§ Your instructions: In the entries that follow, find the line containing "avgRoutedWirePerCell_microns 15.6 \"; from there, copy every line exactly through the line containing "p_sw_w 0.00210 \".

━━ Dataset ━━

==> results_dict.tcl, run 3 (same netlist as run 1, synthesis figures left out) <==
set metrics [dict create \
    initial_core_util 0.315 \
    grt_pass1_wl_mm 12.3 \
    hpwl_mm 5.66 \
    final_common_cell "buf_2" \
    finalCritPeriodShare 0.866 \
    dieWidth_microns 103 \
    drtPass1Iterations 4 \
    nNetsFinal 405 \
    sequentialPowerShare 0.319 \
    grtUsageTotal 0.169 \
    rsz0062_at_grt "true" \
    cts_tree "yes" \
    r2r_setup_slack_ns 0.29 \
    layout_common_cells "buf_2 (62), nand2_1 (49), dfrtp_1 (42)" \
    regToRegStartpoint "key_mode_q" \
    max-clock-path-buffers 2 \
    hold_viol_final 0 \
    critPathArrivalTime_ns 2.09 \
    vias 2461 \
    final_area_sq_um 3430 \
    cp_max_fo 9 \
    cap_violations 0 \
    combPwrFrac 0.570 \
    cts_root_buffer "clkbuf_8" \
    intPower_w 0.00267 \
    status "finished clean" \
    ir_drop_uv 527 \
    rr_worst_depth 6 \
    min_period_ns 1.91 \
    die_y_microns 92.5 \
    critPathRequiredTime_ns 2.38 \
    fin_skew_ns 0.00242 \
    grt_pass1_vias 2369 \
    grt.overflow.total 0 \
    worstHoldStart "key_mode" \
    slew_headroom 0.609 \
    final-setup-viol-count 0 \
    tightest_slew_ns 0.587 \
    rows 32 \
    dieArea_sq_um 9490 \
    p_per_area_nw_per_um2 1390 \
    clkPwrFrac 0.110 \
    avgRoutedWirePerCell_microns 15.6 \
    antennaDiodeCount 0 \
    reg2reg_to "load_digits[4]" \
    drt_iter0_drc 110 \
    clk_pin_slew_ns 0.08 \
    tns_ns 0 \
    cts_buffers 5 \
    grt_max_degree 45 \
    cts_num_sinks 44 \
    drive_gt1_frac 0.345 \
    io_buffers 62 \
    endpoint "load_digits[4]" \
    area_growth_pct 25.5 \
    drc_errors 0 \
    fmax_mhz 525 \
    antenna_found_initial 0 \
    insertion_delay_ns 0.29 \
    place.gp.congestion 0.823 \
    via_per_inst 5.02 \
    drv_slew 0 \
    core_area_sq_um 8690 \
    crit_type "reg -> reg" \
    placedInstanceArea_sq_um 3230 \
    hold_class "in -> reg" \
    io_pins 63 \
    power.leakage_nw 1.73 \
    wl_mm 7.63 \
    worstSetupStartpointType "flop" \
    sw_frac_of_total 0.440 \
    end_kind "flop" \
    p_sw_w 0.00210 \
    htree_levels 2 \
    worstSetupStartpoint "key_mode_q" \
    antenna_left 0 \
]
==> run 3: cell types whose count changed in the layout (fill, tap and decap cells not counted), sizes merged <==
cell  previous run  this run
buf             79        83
==> src/rtl/bcd_scan_pkg.sv <==
// Shared constants for the bcd_scan7seg display driver: segment codes, default sizing and width helper.
package bcd_scan_pkg;

  // Segment codes, bit 0 = a ... bit 6 = g, active-high
  localparam logic [6:0] SEG_0    = 7'h3F;
  localparam logic [6:0] SEG_1    = 7'h06;
  localparam logic [6:0] SEG_2    = 7'h5B;
  localparam logic [6:0] SEG_3    = 7'h4F;
  localparam logic [6:0] SEG_4    = 7'h66;
  localparam logic [6:0] SEG_5    = 7'h6D;
  localparam logic [6:0] SEG_6    = 7'h7D;
  localparam logic [6:0] SEG_7    = 7'h07;
  localparam logic [6:0] SEG_8    = 7'h7F;
  localparam logic [6:0] SEG_9    = 7'h6F;
  localparam logic [6:0] SEG_DASH = 7'h40;
  localparam logic [6:0] SEG_OFF  = 7'h00;

  // Counter width able to hold 0..n-1, never narrower than one bit
  function automatic int unsigned cnt_w(input int unsigned n);
    return (n > 1) ? $clog2(n) : 1;
  endfunction

  localparam int unsigned NDIG_DEF     = 4;
  localparam int unsigned PRESCALE_DEF = 1000;
  localparam int unsigned BLANK_DEF    = 2;
  localparam int unsigned PRE_W_DEF    = cnt_w(PRESCALE_DEF);
  localparam int unsigned IDX_W_DEF    = cnt_w(NDIG_DEF);

endpackage
--- config.mk ---
export PLATFORM = sky130hd
export DESIGN_NAME = width_16to8
export DESIGN_NICKNAME = d
export VERILOG_FILES = /design/src/rtl/width_16to8.sv
export SDC_FILE = /design/constraint.sdc
export NUM_CORES = 1
export LEC_CHECK = 0
export CAP_MARGIN = 20
export CORE_AREA = 3 3 51 53
export DETAILED_ROUTE_END_ITERATION = 10
export DIE_AREA = 0 0 54 56
export PLACE_DENSITY_LB_ADDON = 0.05
export SLEW_MARGIN = 20
export SYNTH_ARGS = -nofsm -noshare
export SYNTH_HDL_FRONTEND = slang
export SYNTH_SLANG_ARGS = --single-unit
--- constraint.sdc ---
create_clock -name clk -period 2.4 [get_ports clk]
set_input_delay 0.72 -clock clk [delete_from_list [all_inputs] [get_ports clk]]
set_output_delay 0.72 -clock clk [all_outputs]
set_load 0.005 [all_outputs]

━━━

§ Exercise response:
    avgRoutedWirePerCell_microns 15.6 \
    antennaDiodeCount 0 \
    reg2reg_to "load_digits[4]" \
    drt_iter0_drc 110 \
    clk_pin_slew_ns 0.08 \
    tns_ns 0 \
    cts_buffers 5 \
    grt_max_degree 45 \
    cts_num_sinks 44 \
    drive_gt1_frac 0.345 \
    io_buffers 62 \
    endpoint "load_digits[4]" \
    area_growth_pct 25.5 \
    drc_errors 0 \
    fmax_mhz 525 \
    antenna_found_initial 0 \
    insertion_delay_ns 0.29 \
    place.gp.congestion 0.823 \
    via_per_inst 5.02 \
    drv_slew 0 \
    core_area_sq_um 8690 \
    crit_type "reg -> reg" \
    placedInstanceArea_sq_um 3230 \
    hold_class "in -> reg" \
    io_pins 63 \
    power.leakage_nw 1.73 \
    wl_mm 7.63 \
    worstSetupStartpointType "flop" \
    sw_frac_of_total 0.440 \
    end_kind "flop" \
    p_sw_w 0.00210 \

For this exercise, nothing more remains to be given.